A circuit is powered by a 5 V battery and has 0.2 A of current through it. If the circuit contains two resistors connected in series and one of the resistors has a resistance of 5 Ω, what is the resistance of the other resistor?
5 Ω * 0.2 A = 1 V
the other resistor is responsible for the remaining 4 V
... ? Ω * 0.2 A = 4 V
To determine the resistance of the other resistor in the circuit, we can use Ohm's Law, which states that resistance (R) is equal to voltage (V) divided by current (I).
In this case, we know that the battery voltage (V) is 5 V, and the current (I) through the circuit is 0.2 A.
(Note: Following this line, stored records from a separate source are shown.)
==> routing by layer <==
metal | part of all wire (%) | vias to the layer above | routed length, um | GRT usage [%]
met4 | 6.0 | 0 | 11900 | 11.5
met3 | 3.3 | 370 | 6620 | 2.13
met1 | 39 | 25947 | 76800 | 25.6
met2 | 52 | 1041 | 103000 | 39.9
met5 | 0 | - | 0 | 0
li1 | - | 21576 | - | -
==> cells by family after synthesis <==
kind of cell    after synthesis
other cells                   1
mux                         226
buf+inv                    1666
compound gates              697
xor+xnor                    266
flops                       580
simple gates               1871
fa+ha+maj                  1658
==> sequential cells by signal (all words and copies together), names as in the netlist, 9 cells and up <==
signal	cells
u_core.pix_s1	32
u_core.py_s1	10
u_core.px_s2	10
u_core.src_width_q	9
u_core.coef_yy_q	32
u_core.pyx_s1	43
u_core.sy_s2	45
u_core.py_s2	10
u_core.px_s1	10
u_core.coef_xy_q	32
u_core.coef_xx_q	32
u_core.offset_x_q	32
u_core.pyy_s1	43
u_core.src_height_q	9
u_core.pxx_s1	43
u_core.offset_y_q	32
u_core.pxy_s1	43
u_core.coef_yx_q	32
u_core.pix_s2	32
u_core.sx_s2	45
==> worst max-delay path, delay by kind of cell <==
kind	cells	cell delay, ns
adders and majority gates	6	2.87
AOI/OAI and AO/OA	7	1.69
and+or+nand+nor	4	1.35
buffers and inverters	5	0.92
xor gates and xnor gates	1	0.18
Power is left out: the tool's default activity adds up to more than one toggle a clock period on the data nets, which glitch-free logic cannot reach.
**config.mk**
```make
export PLATFORM = sky130hd
export DESIGN_NAME = awb_fifo
export DESIGN_NICKNAME = d
export VERILOG_FILES = /design/src/hdl/awb_pkg.sv /design/src/hdl/awb_fifo.sv
export SDC_FILE = /design/constraint.sdc
export NUM_CORES = 1
export LEC_CHECK = 0
export BUFFER_PORTS_ARGS = -buffer_cell sky130_fd_sc_hd__buf_4
export CORE_MARGIN = 2
export CORE_UTILIZATION = 57
export DETAILED_ROUTE_END_ITERATION = 10
export PLACE_DENSITY = 0.89
export SYNTH_ARGS = -nofsm -noshare
export SYNTH_HDL_FRONTEND = slang
export SYNTH_SLANG_ARGS = --single-unit
```
**constraint.sdc**
```tcl
create_clock -name clk -period 4.4 [get_ports clk]
set_input_delay 0.22 -clock clk [delete_from_list [all_inputs] [get_ports clk]]
set_output_delay 0.22 -clock clk [all_outputs]
set_load 0.03 [all_outputs]
```
**src/hdl/awb_pkg.sv**
```systemverilog
`default_nettype none
// ----------------------------------------------------------------------------
// Affine warp package
// Shared sizes, register indexes, queue entry type and blend constants.
// ----------------------------------------------------------------------------
package awb_pkg;

	localparam int SRC_MAX_W = 256;
	localparam int SRC_MAX_H = 256;
	localparam int FRAC_BITS = 16;

	localparam int XW        = $clog2(SRC_MAX_W);
	localparam int YW        = $clog2(SRC_MAX_H);
	localparam int AW        = XW + YW;
	localparam int COEF_W    = 32;
	localparam int POS_W     = 10;
	localparam int PIX_W     = 32;
	localparam int DIM_W     = 9;
	localparam int CFG_IDX_W = 3;
	localparam int CFG_DAT_W = 32;
	localparam int PROD_W    = COEF_W + POS_W + 1;
	localparam int SUM_W     = PROD_W + 2;
	localparam int FLOOR_W   = SUM_W - FRAC_BITS;
	localparam int CH_W      = 8;
	localparam int NCH       = PIX_W / CH_W;
	localparam int MIX1_W    = CH_W + FRAC_BITS;
	localparam int MIX2_W    = CH_W + 2 * FRAC_BITS;
	localparam int FIFO_AW   = 2;
	localparam int RES_SLOTS = 3;

	localparam logic [FRAC_BITS:0] ONE = (FRAC_BITS + 1)'(1) << FRAC_BITS;

	localparam logic [CFG_IDX_W-1:0] REG_COEF_XX    = 3'd0;
	localparam logic [CFG_IDX_W-1:0] REG_COEF_XY    = 3'd1;
	localparam logic [CFG_IDX_W-1:0] REG_OFFSET_X   = 3'd2;
	localparam logic [CFG_IDX_W-1:0] REG_COEF_YX    = 3'd3;
	localparam logic [CFG_IDX_W-1:0] REG_COEF_YY    = 3'd4;
	localparam logic [CFG_IDX_W-1:0] REG_OFFSET_Y   = 3'd5;
	localparam logic [CFG_IDX_W-1:0] REG_SRC_WIDTH  = 3'd6;
	localparam logic [CFG_IDX_W-1:0] REG_SRC_HEIGHT = 3'd7;

	localparam logic CMD_LOAD   = 1'b0;
	localparam logic CMD_RENDER = 1'b1;

	typedef enum logic [2:0] {
		KIND_LOAD    = 3'b001,
		KIND_RENDER  = 3'b010,
		KIND_OUTSIDE = 3'b100
	} kind_t;

	typedef struct packed {
		kind_t                kind;
		logic [XW-1:0]        x;
		logic [YW-1:0]        y;
		logic [FRAC_BITS-1:0] fx;
		logic [FRAC_BITS-1:0] fy;
		logic [PIX_W-1:0]     pixel;
	} entry_t;

endpackage
`default_nettype wire

```
**src/hdl/awb_fifo.sv**
```systemverilog
`default_nettype none
// ----------------------------------------------------------------------------
// Affine warp work queue
// Short queue between the front end and the sampling back end.
// ----------------------------------------------------------------------------
module awb_fifo (
	input  wire logic             clk,
	input  wire logic             arst_n,
	input  wire logic             push_valid,
	output logic                  push_ready,
	input  wire awb_pkg::entry_t  push_data,
	output logic                  head_valid,
	input  wire logic             pop,
	output awb_pkg::entry_t       head
);
	awb_pkg::entry_t             slot_q [2**awb_pkg::FIFO_AW];
	logic [awb_pkg::FIFO_AW:0]   wr_q, rd_q;

	assign head_valid = (wr_q != rd_q);
	assign push_ready = (wr_q[awb_pkg::FIFO_AW] == rd_q[awb_pkg::FIFO_AW]) ||
		(wr_q[awb_pkg::FIFO_AW-1:0] != rd_q[awb_pkg::FIFO_AW-1:0]);
	assign head = slot_q[rd_q[awb_pkg::FIFO_AW-1:0]];

	always_ff @(posedge clk or negedge arst_n) begin
		if (!arst_n) begin
			wr_q <= '0;
			rd_q <= '0;
		end else begin
			if (push_valid && push_ready) begin
				wr_q <= wr_q + 1'b1;
			end
			if (pop && head_valid) begin
				rd_q <= rd_q + 1'b1;
			end
		end
	end

	always_ff @(posedge clk) begin
		if (push_valid && push_ready) begin
			slot_q[wr_q[awb_pkg::FIFO_AW-1:0]] <= push_data;
		end
	end
endmodule
`default_nettype wire

```
==> flow_summary.json, run 1 <==
{
  "worstSetupPathType": "flop to primary output",
  "post_cts_resize_count": 0,
  "synth.ff_latch_count": 338,
  "initial_utilization": 0.576,
  "h-tree-depth": 1,
  "final-instance-count-excl-fill": 1064,
  "number_of_drc_violations_after_detailed_routing": 0,
  "groute.usage.overall": 0.210,
  "portBuffers": 171,
  "timing.final.hold_violations": 0,
  "layout-area-overhead-vs-synth_pct": 27.5,
  "p_int_mw": 7.26,
  "synth_fp_nets": 573,
  "synth.most_common_cell": "sky130_fd_sc_hd__edfxtp_1",
  "post_synth.cell_area_avg_um2": 25.9,
  "floorplan.die.height_um": 152,
  "ys_async_sr_fraction": 0.0178,
  "initialDrtViolationCount": 396,
  "cts_root_buffer": "sky130_fd_sc_hd__clkbuf_16",
  "hpwl_um": 13700,
  "rows": 54,
  "wirelength_um": 24000,
  "routed_via_density": 5.60,
  "total_leakage_power_nw": 5.43,
  "yosysWarnings": 0,
  "numCtsBuffers": 31,
  "post-synth-top-area-fraction": 0.801,
  "cp_top_family": "flip-flops",
  "cp_data_required_time_ps": 4180,
  "synth_seq_area_share": 0.813,
  "timing.critical_path.cells": "buf_4, mux4_2, buf_4",
  "cap_viol_max_count": 0,
  "clockPowerShare": 0.222,
  "max_stage_delay_ps": 820,
  "grt_remaining_overflow": 0,
  "detail_route.first_pass.iterations": 5,
  "critical_path.slowest_cell": "sky130_fd_sc_hd__dfrtp_4",
  "setup_slack_ps": 1350,
  "routedWlPerCell_um": 22.5,
  "fin_crit_sh": 0.694,
  "power.share.switching": 0.336,
  "slew_headroom": 0.385,
  "rrSetupSlack_ps": 1600,
  "postCtsSetupRepairBufs": 0,
  "critical-path-top-cell-by-count": "sky130_fd_sc_hd__buf_4",
  "path_clk_slew_ps": 60,
  "finClkSkew_ps": 9.59,
  "maximum_number_of_pins_on_one_net_before_global_route_repair": 54,
  "report.final.setup_viol": 0,
  "logic_pwr_share": 0.356,
  "gp_congestion": 0.719,
  "final_layout_size_suffix_gt1_frac": 0.400,
  "clkLatencyLatePin_ps": 540,
  "synth-edff-count": 332,
  "cells_after_synth": 481,
  "timing.critical_path.to_type": "primary output",
  "run_status": "complete, no violations",
  "place_worst_setup_slack_ps": 1530,
  "power.net_switching_mw": 3.68,
  "hp-class": "input port to flop",
  "power.ir.vdd_worst_v": 0.000509,
  "tritoncts": "built",
  "number_of_global_route_vias_before_repair": 6430,
  "final.min_clock_period_ps": 3050,
  "synth_area_leaders": "sky130_fd_sc_hd__edfxtp_1 (80%), sky130_fd_sc_hd__mux4_2 (15%), sky130_fd_sc_hd__dfrtp_1 (1.2%), sky130_fd_sc_hd__buf_6 (0.63%), sky130_fd_sc_hd__ha_1 (0.50%)",
  "design.portCount": 172,
  "synthDominantAreaCellType": "sky130_fd_sc_hd__edfxtp_1",
  "global_route_wire_length_before_repair_um": 35900,
  "max_fanout_on_critical_path": 32,
  "rsz0062_at_grt": "false",
  "fin_setup_tns_ps": 0,
  "cts_max_path_buffers": 3,
  "number_of_antenna_violations_at_the_first_check_in_global_routing": 2,
  "synth_cell_type_count": 24,
  "whs_ps": 22.8,
  "route.vias.total": 5958,
  "cp.arrival_ps": 2830,
  "fmaxAchievable_mhz": 328,
  "clk_sinks": 338,
  "cts_hold_repair.buffers": 85,
  "fp.coreArea_mm2": 0.0216,
  "number_of_instances_in_the_placed_design": 921,
  "worstSetupStartpointType": "flop",
  "path_buf_inv": 2,
  "mapped_cell_area_mm2": 0.0124,
  "postRouteAntennaNets": 0,
  "pwr_density_cell_mw_per_mm2": 689,
  "worst_slew_pin_tran_ps": 922,
  "drv_slew": 0,
  "dieArea_mm2": 0.0230,
  "dieWidth_um": 152,
  "commonest_cells_in_the_synthesized_netlist": "sky130_fd_sc_hd__edfxtp_1 (332), sky130_fd_sc_hd__mux4_2 (83), sky130_fd_sc_hd__buf_2 (8)",
  "seqPwrFrac": 0.421,
  "dominantRegCellSynth": "sky130_fd_sc_hd__edfxtp_1",
  "nNetsFinal": 851
}
cell usage in the layout (no fill, tap or decap), types with 4 or more instances in the layout:
cell and count:
sky130_fd_sc_hd__o31ai_1 4, sky130_fd_sc_hd__clkbuf_1 6, sky130_fd_sc_hd__a21oi_1 4, sky130_fd_sc_hd__dlygate4sd3_1 85
sky130_fd_sc_hd__clkinv_2 6, sky130_fd_sc_hd__ha_1 5, sky130_fd_sc_hd__xnor2_1 5, sky130_fd_sc_hd__dfrtp_1 4
sky130_fd_sc_hd__clkbuf_16 31, sky130_fd_sc_hd__buf_12 4, sky130_fd_sc_hd__clkinv_1 8, sky130_fd_sc_hd__buf_4 176
sky130_fd_sc_hd__edfxtp_1 332, sky130_fd_sc_hd__mux4_2 83
logic make-up (layout without fill, tap and decap cells):
kind of cell               Yosys count  count (layout)  synth area share
AOI/OAI and AO/OA                   13              13           0.00744
xor gates and xnor gates             9               9           0.00694
adders and majority gates            5               5           0.00503
buffers and inverters               23             324            0.0123
DFF                                338             338             0.813
muxes                               84              84             0.151
other                                0               2                 0
and+or+nand+nor                      9               9           0.00432
metrics by stage:
| step | utilization | cell area [um^2] | total power, mW |
|---|---|---|---|
| floorplan | - | 12400 | 7.26 |
| global placement | 0.652 | 14100 | 8.37 |
| detailed placement | 0.652 | 14100 | 8.53 |
| CTS | 0.734 | 15900 | 11.0 |
| global route | 0.734 | 15900 | 11.4 |
| finish | 0.734 | 15900 | 10.9 |
worst reg2reg max path, stage by stage (launching register included):
cell and delay, ps:
sky130_fd_sc_hd__dfrtp_4 820, sky130_fd_sc_hd__xnor2_1 390, sky130_fd_sc_hd__a31oi_4 850, sky130_fd_sc_hd__buf_4 410
registers in the layout, summed over array words and instances (netlist names):
name,flops
slot_q,332
wr_q,3
rd_q,3
metal layers:
layer | global-route usage | vias to the layer above | wire, um
met2 | 0.371 | 215 | 12900
met3 | 0.0323 | 41 | 1200
met5 | 0 | - | 0
li1 | - | 2628 | -
met4 | 0.0653 | 0 | 584
met1 | 0.270 | 3074 | 9260
power groups by stage:
stage	Combinational (mW)	Clock (mW)	Sequential [mW]
final	3.90	2.43	4.61
after CTS	3.94	2.47	4.62
after detailed placement	3.85	0	4.68
after global placement	3.76	0	4.61
after floorplan	2.76	0	4.51
after global routing	4.12	2.60	4.68
final cells by class:
class	count	area [um^2]
Clock buffer	37	798
Clock inverter	19	123
Timing Repair Buffer	265	2250
Multi-Input combinational cell	120	2200
Sequential cell	338	10100
Inverter	3	11.3
Fill cell	1202	5760
Tap cell	280	350
Antenna cell	2	5.00
path summary, 6_finish.rpt:
kind	start	to	cells after the start
setup reg to reg	rd_q[0]	slot_q[3][43]	3
max in group asynchronous	arst_n	rd_q[0]	2
min in group asynchronous	arst_n	wr_q[1]	2
hold reg to reg	rd_q[2]	rd_q[2]	1
setup / recovery	rd_q[0]	head[17]	3
hold / removal	push_valid	wr_q[0]	3
No activity file was read; power rests on OpenSTA's default activity.
==> run 2: changes to the inputs <==
Settings changed: ABC_AREA set to 1.
Clock period 4.4 ns to 2.9 ns, I/O delays scaled along.
==> run 2 against run 1 <==
  * Critical path depth increased by 2
  * Final cell count increased by 34%
  * Sequential power increased by 46%
  * Via count up 40%
  * Largest power group is now combinational cells
  * Combinational power up 91%
  * Register-to-register slack lost 800 ps
  * Utilization grew 1.7 points
  * Synthesized cell count rose by 79%
  * Total power is 75% higher
  * Worst setup slack got worse by 1200 ps
  * Largest cell class unchanged
  * First-iteration DRC count grew 110%
==> flow_summary.json, run 2 <==
{
  "run_status": "complete, no violations",
  "route.vias.total": 8340,
  "fin_crit_sh": 0.936,
  "design.portCount": 172,
  "ys_async_sr_fraction": 0.0178,
  "cts_hold_repair.buffers": 86,
  "antenna-diode-count": 0,
  "mapped_cell_area_mm2": 0.0127,
  "dominantRegCellSynth": "sky130_fd_sc_hd__edfxtp_1",
  "synth_area_leaders": "sky130_fd_sc_hd__edfxtp_1 (79%), sky130_fd_sc_hd__nor2_1 (5.0%), sky130_fd_sc_hd__o21ai_0 (4.3%), sky130_fd_sc_hd__o22ai_1 (4.1%), sky130_fd_sc_hd__o21ai_1 (2.2%)",
  "fillerInstances": 1219,
  "layout.cells.most_common_list": "sky130_fd_sc_hd__edfxtp_1 (332), sky130_fd_sc_hd__buf_4 (178), sky130_fd_sc_hd__nor2_1 (166), sky130_fd_sc_hd__o21ai_0 (109), sky130_fd_sc_hd__dlygate4sd3_1 (87)",
  "gp_congestion": 0.807,
  "timing.critical_path.cells": "inv_2, buf_4, o21ai_0, o22ai_1, buf_4",
  "largest_register_ffs": 332,
  "synth-edff-count": 332,
  "post-route-util": 0.751,
  "grt_remaining_overflow": 0,
  "path_clk_slew_ps": 60,
  "worstSetupStartpointType": "flop",
  "fp.coreArea_mm2": 0.0218,
  "cp_top_family": "buffers and inverters",
  "number_of_instances_in_the_placed_design": 1272,
  "clkLatencyLatePin_ps": 510,
  "initial_utilization": 0.582,
  "total_leakage_power_nw": 5.82,
  "initialDrtViolationCount": 828,
  "nNetsFinal": 1208,
  "cp.arrival_ps": 2570,
  "layout_commonest_cell": "sky130_fd_sc_hd__edfxtp_1",
  "floorplan.die.height_um": 153,
  "groute.usage.overall": 0.252,
  "rows": 54,
  "clk_sinks": 338,
  "drv_slew": 0,
  "routedWlPerCell_um": 21.3,
  "number_of_drc_violations_after_detailed_routing": 0,
  "global_route_wire_length_before_repair_um": 45800,
  "number_of_global_route_vias_before_repair": 8531,
  "place_worst_setup_slack_ps": 826,
  "portBuffers": 171,
  "power.ir.vdd_worst_v": 0.00102,
  "cts_root_buffer": "sky130_fd_sc_hd__clkbuf_16",
  "path_buf_inv": 3,
  "synth_fp_nets": 954,
  "max_stage_delay_ps": 660,
  "synth.most_common_cell": "sky130_fd_sc_hd__edfxtp_1",
  "pwr_density_cell_mw_per_mm2": 1170,
  "setup_slack_ps": 185,
  "total_power_mw": 19.2,
  "critical_path.slowest_cell": "sky130_fd_sc_hd__buf_4",
  "final_layout_size_suffix_gt1_frac": 0.220,
  "post-synth-top-area-fraction": 0.785,
  "final.min_clock_period_ps": 2720,
  "dieArea_mm2": 0.0235,
  "cp_data_required_time_ps": 2760,
  "commonest_cells_in_the_synthesized_netlist": "sky130_fd_sc_hd__edfxtp_1 (332), sky130_fd_sc_hd__nor2_1 (170), sky130_fd_sc_hd__o21ai_0 (109)",
  "tritoncts": "built",
  "cts_max_path_buffers": 3,
  "h-tree-depth": 2,
  "cells_after_synth": 862,
  "hp-class": "input port to flop",
  "report.final.setup_viol": 0,
  "hpwl_um": 15300,
  "postCtsSetupRepairBufs": 0,
  "max_fanout_on_critical_path": 83,
  "maximum_number_of_pins_on_one_net_before_global_route_repair": 168,
  "number_of_antenna_violations_at_the_first_check_in_global_routing": 0,
  "post_cts_resize_count": 0,
  "dieWidth_um": 153,
  "layout-area-overhead-vs-synth_pct": 29.1,
  "detail_route.first_pass.iterations": 5,
  "whs_ps": 376,
  "post_synth.cell_area_avg_um2": 14.7,
  "postRouteAntennaNets": 0,
  "yosysWarnings": 0,
  "timing.critical_path.to_type": "primary output",
  "final-instance-count-excl-fill": 1422,
  "finClkSkew_ps": 12.5,
  "critical-path-top-cell-by-count": "sky130_fd_sc_hd__buf_4",
  "synth_seq_area_share": 0.797,
  "rsz0062_at_grt": "false",
  "worstSetupPathType": "flop to primary output",
  "fmaxAchievable_mhz": 368,
  "slew_headroom": 0.372,
  "synthDominantAreaCellType": "sky130_fd_sc_hd__edfxtp_1",
  "routed_via_density": 5.86,
  "timing.final.hold_violations": 0,
  "numCtsBuffers": 35,
  "synth.ff_latch_count": 338,
  "cap_viol_max_count": 0,
  "worst_slew_pin_tran_ps": 942,
  "wirelength_um": 30300,
  "synth_cell_type_count": 21
}
==> run 2: cell types whose count changed in the layout (fill, tap and decap cells not counted), moves of 6 or more <==
cell,before,now
sky130_fd_sc_hd__clkbuf_16,31,37
sky130_fd_sc_hd__o22ai_1,0,83
sky130_fd_sc_hd__nand2_1,2,24
sky130_fd_sc_hd__bufinv_16,1,9
sky130_fd_sc_hd__nor2_1,0,166
sky130_fd_sc_hd__o21ai_0,0,109
sky130_fd_sc_hd__o21ai_1,0,57
sky130_fd_sc_hd__mux4_2,83,0
==> run 2: path summary, 6_finish.rpt <==
| path | startpoint | to | slack (ps) | cells after the start |
|---|---|---|---|---|
| max reg2reg | wr_q[0] | slot_q[0][59] | 800 | 7 |
| max | rd_q[1] | head[5] | 180 | 5 |
| min in group asynchronous | arst_n | rd_q[0] | 540 | 3 |
| min | push_data[23] | slot_q[0][23] | 380 | 2 |
| min reg2reg | wr_q[1] | wr_q[1] | 570 | 2 |
| max in group asynchronous | arst_n | rd_q[0] | 2230 | 3 |
==> run 2: cell families (layout without fill, tap and decap cells) <==
logic type | count (synthesis) | in the layout | synth area share
AOI/OAI and AO/OA | 249 | 249 | 0.106
and+or+nand+nor | 204 | 204 | 0.0629
DFF | 338 | 338 | 0.797
adders and majority gates | 5 | 5 | 0.00493
buffers and inverters | 64 | 344 | 0.0271
xor gates and xnor gates | 2 | 2 | 0.00138
==> run 2: metrics by stage <==
| step | instance area [um^2] | setup TNS (ps) |
|---|---|---|
| 3_5_place_dp | 14200 | 0 |
| 2_1_floorplan | 12700 | -251850 |
| 3_3_place_gp | 14200 | 0 |
| 4_1_cts | 16400 | 0 |
| 5_1_grt | 16400 | 0 |
| 6_report | 16400 | 0 |
==> run 2: power breakdown <==
group | leakage (nW) | internal, mW | switching (mW)
clock | 0.628 | 3.13 | 1.83
combinational | 2.08 | 2.27 | 5.19
sequential | 3.12 | 6.48 | 0.271
==> run 2: layout make-up <==
type,count,area (um^2),share of cell area
timing repair buffer,271,2330,0.142
clock inverter,25,359,0.0219
inverter,10,40.0,0.00244
tap,280,350,0.0214
clock buffer,38,930,0.0567
sequential,338,10100,0.618
multi-input combinational,460,2260,0.138
==> run 2: layer usage <==
metal  track usage  part of all wire  wire length [um]  vias to the layer above
li1              -                 -                 -                     3750
met3        0.0491             0.081              2440                       62
met1         0.306              0.36             10900                     4064
met2         0.453              0.53             16100                      464
met5             0                 0                 0                        -
met4        0.0899             0.025               745                        0
==> run 3: changes to the inputs <==
Settings changed: CORE_MARGIN 2 to 5, PLACE_DENSITY 0.89 to not set, PLACE_DENSITY_LB_ADDON set to 0.12.
==> run 3 against run 2 <==
  * Register-to-register slack better by 60 ps
  * First-iteration DRC count down 28%
  * Critical endpoint is now head[27]
  * Sequential share of layout area rose by 0.79 points
  * Highest routed layer unchanged
  * Flip-flop and latch count stayed put
  * Worst setup slack better by 62 ps
==> flow_summary.json, run 3 (synthesis gave the netlist of run 2 again) <==
{
  "dieWidth_um": 159,
  "fillerInstances": 1375,
  "portBuffers": 171,
  "floorplan.die.height_um": 159,
  "tritoncts": "built",
  "max_fanout_on_critical_path": 83,
  "layout-area-overhead-vs-synth_pct": 27.5,
  "cts_root_buffer": "sky130_fd_sc_hd__clkbuf_16",
  "maximum_number_of_pins_on_one_net_before_global_route_repair": 168,
  "final_area_mm2": 0.0162,
  "initialDrtViolationCount": 599,
  "clk_sinks": 338,
  "timing.critical_path.to_type": "primary output",
  "power.ir.vdd_worst_v": 0.000824,
  "rows": 54,
  "final-instance-count-excl-fill": 1418,
  "gp_congestion": 0.726,
  "clkLatencyLatePin_ps": 550,
  "report.final.setup_viol": 0,
  "routedWlPerCell_um": 19.4,
  "worstSetupPathType": "flop to primary output",
  "route.vias.total": 7904,
  "fp.coreArea_mm2": 0.0219,
  "finClkSkew_ps": 18.0,
  "path_clk_slew_ps": 60,
  "post_cts_resize_count": 0,
  "hpwl_um": 14300,
  "number_of_drc_violations_after_detailed_routing": 0,
  "cts_max_path_buffers": 3,
  "final_layout_size_suffix_gt1_frac": 0.215,
  "total_leakage_power_nw": 5.70,
  "global_route_wire_length_before_repair_um": 43300,
  "startpoint": "rd_q[1]",
  "worstReg2RegStart": "wr_q[1]",
  "worst_slew_pin_tran_ps": 947,
  "design.portCount": 172,
  "postRouteAntennaNets": 0,
  "slew_headroom": 0.369,
  "hp-class": "input port to flop",
  "multi_input_logic_area_mm2": 0.00226,
  "pwr_density_cell_mw_per_mm2": 1130,
  "routed_via_density": 5.57,
  "rsz0062_at_grt": "false",
  "timing.final.hold_violations": 0,
  "number_of_antenna_violations_at_the_first_check_in_global_routing": 3,
  "layout_commonest_cell": "sky130_fd_sc_hd__edfxtp_1",
  "cap_viol_max_count": 0,
  "worstSetupStartpointType": "flop",
  "dieArea_mm2": 0.0254,
  "grt_remaining_overflow": 0,
  "final.min_clock_period_ps": 2650,
  "detail_route.first_pass.iterations": 5,
  "drv_slew": 0,
  "cp_data_required_time_ps": 2760,
  "nNetsFinal": 1203,
  "numCtsBuffers": 31,
  "layout.cells.most_common_list": "sky130_fd_sc_hd__edfxtp_1 (332), sky130_fd_sc_hd__buf_4 (178), sky130_fd_sc_hd__nor2_1 (166), sky130_fd_sc_hd__o21ai_0 (109), sky130_fd_sc_hd__dlygate4sd3_1 (87)",
  "largest_register_ffs": 332,
  "register_area_mm2": 0.0101,
  "wirelength_um": 27500,
  "groute.usage.overall": 0.211,
  "run_status": "complete, no violations",
  "fmaxAchievable_mhz": 377,
  "h-tree-depth": 1,
  "placed_cell_area_mm2": 0.0142,
  "hold_start": "push_data[31]",
  "cp.arrival_ps": 2510,
  "number_of_instances_in_the_placed_design": 1271,
  "number_of_global_route_vias_before_repair": 7919,
  "initial_utilization": 0.580,
  "fin_crit_sh": 0.915
}
## run 3: changes by cell type in the layout (fill, tap and decap cells not counted)
cell,change
sky130_fd_sc_hd__bufinv_16,-2
sky130_fd_sc_hd__clkinvlp_4,+4
sky130_fd_sc_hd__diode_2,+3
sky130_fd_sc_hd__clkbuf_1,+1
sky130_fd_sc_hd__clkinv_2,-1
sky130_fd_sc_hd__clkinv_1,-1
sky130_fd_sc_hd__clkbuf_16,-6
sky130_fd_sc_hd__buf_12,-1
sky130_fd_sc_hd__clkinv_4,-1
## run 3: stage by stage
step / TNS (ps) / utilization / setup slack, ps / total power [mW] / hold slack, ps
global placement: 0 / 0.649 / 863 / 14.0 / -40.7
detailed placement: 0 / 0.649 / 814 / 14.1 / -38.3
CTS: 0 / 0.739 / 229 / 18.5 / 322
finish: 0 / 0.739 / 247 / 18.3 / 341
floorplan: -251850 / - / -759 / 11.6 / -151
global route: 0 / 0.739 / 70.6 / 19.2 / 328
## run 3: cell type report
type                       instances  area share
multi-input combinational        460       0.140
antenna                            3    0.000464
clock inverter                    24      0.0193
clock buffer                      33      0.0484
sequential                       338       0.626
timing repair buffer             270       0.143
tap                              280      0.0216
inverter                          10     0.00247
First, let's find the total resistance of the circuit. Since the two resistors are connected in series, the total resistance (R_total) is the sum of the individual resistances.
R_total = R1 + R2
Given that R1 (the resistance of one resistor) is 5 Ω, we can substitute this value into the equation:
R_total = 5 Ω + R2
Now we can use Ohm's Law to find the resistance of the other resistor (R2).
R_total = V / I
Substituting the known values:
5 Ω + R2 = 5 V / 0.2 A
Simplifying the equation, we can solve for R2:
R2 = (5 V / 0.2 A) - 5 Ω
R2 = 25 Ω / 0.2 A - 5 Ω
R2 = 125 Ω / 1 A - 5 Ω
R2 = 125 Ω - 5 Ω
R2 = 120 Ω
Therefore, the resistance of the other resistor in the circuit is 120 Ω.